:: TRY IT ::
Give the following records again in full and without alteration.

Stored data entries:
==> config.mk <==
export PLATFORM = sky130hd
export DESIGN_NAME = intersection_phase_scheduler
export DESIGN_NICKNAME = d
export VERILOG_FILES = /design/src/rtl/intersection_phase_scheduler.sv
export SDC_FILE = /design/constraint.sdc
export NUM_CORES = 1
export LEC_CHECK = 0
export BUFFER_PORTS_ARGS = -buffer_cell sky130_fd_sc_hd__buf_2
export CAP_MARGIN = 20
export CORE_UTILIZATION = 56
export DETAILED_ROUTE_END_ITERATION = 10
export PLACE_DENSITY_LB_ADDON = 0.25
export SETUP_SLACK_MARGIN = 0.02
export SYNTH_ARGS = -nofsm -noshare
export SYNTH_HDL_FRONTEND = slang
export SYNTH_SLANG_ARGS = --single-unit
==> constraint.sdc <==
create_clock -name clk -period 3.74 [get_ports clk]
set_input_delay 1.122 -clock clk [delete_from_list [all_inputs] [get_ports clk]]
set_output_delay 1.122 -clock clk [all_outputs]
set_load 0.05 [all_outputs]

:: SOLVED EXERCISE ::
==> config.mk <==
export PLATFORM = sky130hd
export DESIGN_NAME = intersection_phase_scheduler
export DESIGN_NICKNAME = d
export VERILOG_FILES = /design/src/rtl/intersection_phase_scheduler.sv
export SDC_FILE = /design/constraint.sdc
export NUM_CORES = 1
export LEC_CHECK = 0
export BUFFER_PORTS_ARGS = -buffer_cell sky130_fd_sc_hd__buf_2
export CAP_MARGIN = 20
export CORE_UTILIZATION = 56
export DETAILED_ROUTE_END_ITERATION = 10
export PLACE_DENSITY_LB_ADDON = 0.25
export SETUP_SLACK_MARGIN = 0.02
export SYNTH_ARGS = -nofsm -noshare
export SYNTH_HDL_FRONTEND = slang
export SYNTH_SLANG_ARGS = --single-unit
==> constraint.sdc <==
create_clock -name clk -period 3.74 [get_ports clk]
set_input_delay 1.122 -clock clk [delete_from_list [all_inputs] [get_ports clk]]
set_output_delay 1.122 -clock clk [all_outputs]
set_load 0.05 [all_outputs]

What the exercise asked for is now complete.